***** Data records *****

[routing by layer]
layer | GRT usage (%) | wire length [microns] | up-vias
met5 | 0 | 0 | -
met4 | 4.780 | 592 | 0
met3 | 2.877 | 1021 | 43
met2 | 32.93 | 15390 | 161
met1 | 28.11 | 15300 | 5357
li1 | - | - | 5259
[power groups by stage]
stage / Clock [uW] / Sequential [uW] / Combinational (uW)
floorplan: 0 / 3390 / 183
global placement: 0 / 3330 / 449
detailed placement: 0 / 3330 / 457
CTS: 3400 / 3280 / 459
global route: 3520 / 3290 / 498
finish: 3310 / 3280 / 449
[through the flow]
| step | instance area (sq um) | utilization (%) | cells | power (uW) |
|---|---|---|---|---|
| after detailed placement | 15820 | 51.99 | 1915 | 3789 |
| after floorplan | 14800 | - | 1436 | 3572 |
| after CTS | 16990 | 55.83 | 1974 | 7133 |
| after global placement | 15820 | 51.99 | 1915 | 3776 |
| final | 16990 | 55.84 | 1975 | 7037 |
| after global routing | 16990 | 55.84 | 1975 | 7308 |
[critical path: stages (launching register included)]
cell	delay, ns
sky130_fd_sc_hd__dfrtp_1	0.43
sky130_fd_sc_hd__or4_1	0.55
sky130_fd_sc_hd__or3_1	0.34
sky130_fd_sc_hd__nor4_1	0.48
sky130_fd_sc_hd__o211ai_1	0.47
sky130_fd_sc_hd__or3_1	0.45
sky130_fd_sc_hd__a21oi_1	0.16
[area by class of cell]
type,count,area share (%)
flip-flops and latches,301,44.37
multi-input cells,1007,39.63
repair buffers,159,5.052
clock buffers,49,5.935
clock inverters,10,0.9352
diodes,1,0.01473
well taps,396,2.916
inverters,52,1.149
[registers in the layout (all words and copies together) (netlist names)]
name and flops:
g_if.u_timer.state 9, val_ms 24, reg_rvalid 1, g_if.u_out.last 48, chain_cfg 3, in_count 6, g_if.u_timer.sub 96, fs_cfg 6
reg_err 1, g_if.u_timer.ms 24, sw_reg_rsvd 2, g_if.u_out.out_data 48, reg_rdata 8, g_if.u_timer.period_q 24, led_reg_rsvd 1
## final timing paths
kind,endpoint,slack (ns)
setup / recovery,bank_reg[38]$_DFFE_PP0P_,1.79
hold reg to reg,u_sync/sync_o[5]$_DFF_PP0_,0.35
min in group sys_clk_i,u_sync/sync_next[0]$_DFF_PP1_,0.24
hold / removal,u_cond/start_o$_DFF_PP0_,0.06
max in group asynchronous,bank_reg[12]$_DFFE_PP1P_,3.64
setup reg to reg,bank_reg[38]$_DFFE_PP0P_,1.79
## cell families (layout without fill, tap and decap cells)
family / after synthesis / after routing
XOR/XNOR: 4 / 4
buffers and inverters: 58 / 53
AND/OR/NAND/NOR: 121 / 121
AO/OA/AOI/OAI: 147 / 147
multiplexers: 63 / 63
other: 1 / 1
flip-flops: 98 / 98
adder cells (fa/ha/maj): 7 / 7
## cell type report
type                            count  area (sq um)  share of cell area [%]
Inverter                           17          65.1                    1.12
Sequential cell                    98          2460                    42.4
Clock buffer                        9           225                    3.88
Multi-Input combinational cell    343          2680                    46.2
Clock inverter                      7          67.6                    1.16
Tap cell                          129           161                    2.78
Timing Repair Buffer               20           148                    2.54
===== config.mk =====
export PLATFORM = sky130hd
export DESIGN_NAME = scd_top
export DESIGN_NICKNAME = d
export VERILOG_FILES = /design/src/rtl/scd_pkg.sv /design/src/rtl/scd_top.sv
export VERILOG_INCLUDE_DIRS = /design/src /design/src/rtl
export SDC_FILE = /design/constraint.sdc
export NUM_CORES = 1
export LEC_CHECK = 0
export ABC_AREA = 1
export BUFFER_PORTS_ARGS = -buffer_cell sky130_fd_sc_hd__buf_2
export CAP_MARGIN = 20
export CORE_ASPECT_RATIO = 0.75
export CORE_MARGIN = 8
export CORE_UTILIZATION = 30
export CTS_CLUSTER_DIAMETER = 80
export DETAILED_ROUTE_END_ITERATION = 6
export REMOVE_ABC_BUFFERS = 1
export SLEW_MARGIN = 5
export SYNTH_ARGS = -nofsm -noshare
export SYNTH_HDL_FRONTEND = slang
export SYNTH_SLANG_ARGS = --single-unit

===== constraint.sdc =====
create_clock -name ref_clk_i -period 2.8 [get_ports ref_clk_i]
set_clock_uncertainty 0.15 [all_clocks]
set_input_delay 0.28 -clock ref_clk_i [delete_from_list [all_inputs] [get_ports ref_clk_i]]
set_output_delay 0.28 -clock ref_clk_i [all_outputs]
set_load 0.01 [all_outputs]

*****

Task brief: All lines from the one that holds "family / after synthesis / after routing" to the end of the entries above must be transcribed exactly, both ends included, and no others.

Output for this exercise:
family / after synthesis / after routing
XOR/XNOR: 4 / 4
buffers and inverters: 58 / 53
AND/OR/NAND/NOR: 121 / 121
AO/OA/AOI/OAI: 147 / 147
multiplexers: 63 / 63
other: 1 / 1
flip-flops: 98 / 98
adder cells (fa/ha/maj): 7 / 7
## cell type report
type                            count  area (sq um)  share of cell area [%]
Inverter                           17          65.1                    1.12
Sequential cell                    98          2460                    42.4
Clock buffer                        9           225                    3.88
Multi-Input combinational cell    343          2680                    46.2
Clock inverter                      7          67.6                    1.16
Tap cell                          129           161                    2.78
Timing Repair Buffer               20           148                    2.54
===== config.mk =====
export PLATFORM = sky130hd
export DESIGN_NAME = scd_top
export DESIGN_NICKNAME = d
export VERILOG_FILES = /design/src/rtl/scd_pkg.sv /design/src/rtl/scd_top.sv
export VERILOG_INCLUDE_DIRS = /design/src /design/src/rtl
export SDC_FILE = /design/constraint.sdc
export NUM_CORES = 1
export LEC_CHECK = 0
export ABC_AREA = 1
export BUFFER_PORTS_ARGS = -buffer_cell sky130_fd_sc_hd__buf_2
export CAP_MARGIN = 20
export CORE_ASPECT_RATIO = 0.75
export CORE_MARGIN = 8
export CORE_UTILIZATION = 30
export CTS_CLUSTER_DIAMETER = 80
export DETAILED_ROUTE_END_ITERATION = 6
export REMOVE_ABC_BUFFERS = 1
export SLEW_MARGIN = 5
export SYNTH_ARGS = -nofsm -noshare
export SYNTH_HDL_FRONTEND = slang
export SYNTH_SLANG_ARGS = --single-unit

===== constraint.sdc =====
create_clock -name ref_clk_i -period 2.8 [get_ports ref_clk_i]
set_clock_uncertainty 0.15 [all_clocks]
set_input_delay 0.28 -clock ref_clk_i [delete_from_list [all_inputs] [get_ports ref_clk_i]]
set_output_delay 0.28 -clock ref_clk_i [all_outputs]
set_load 0.01 [all_outputs]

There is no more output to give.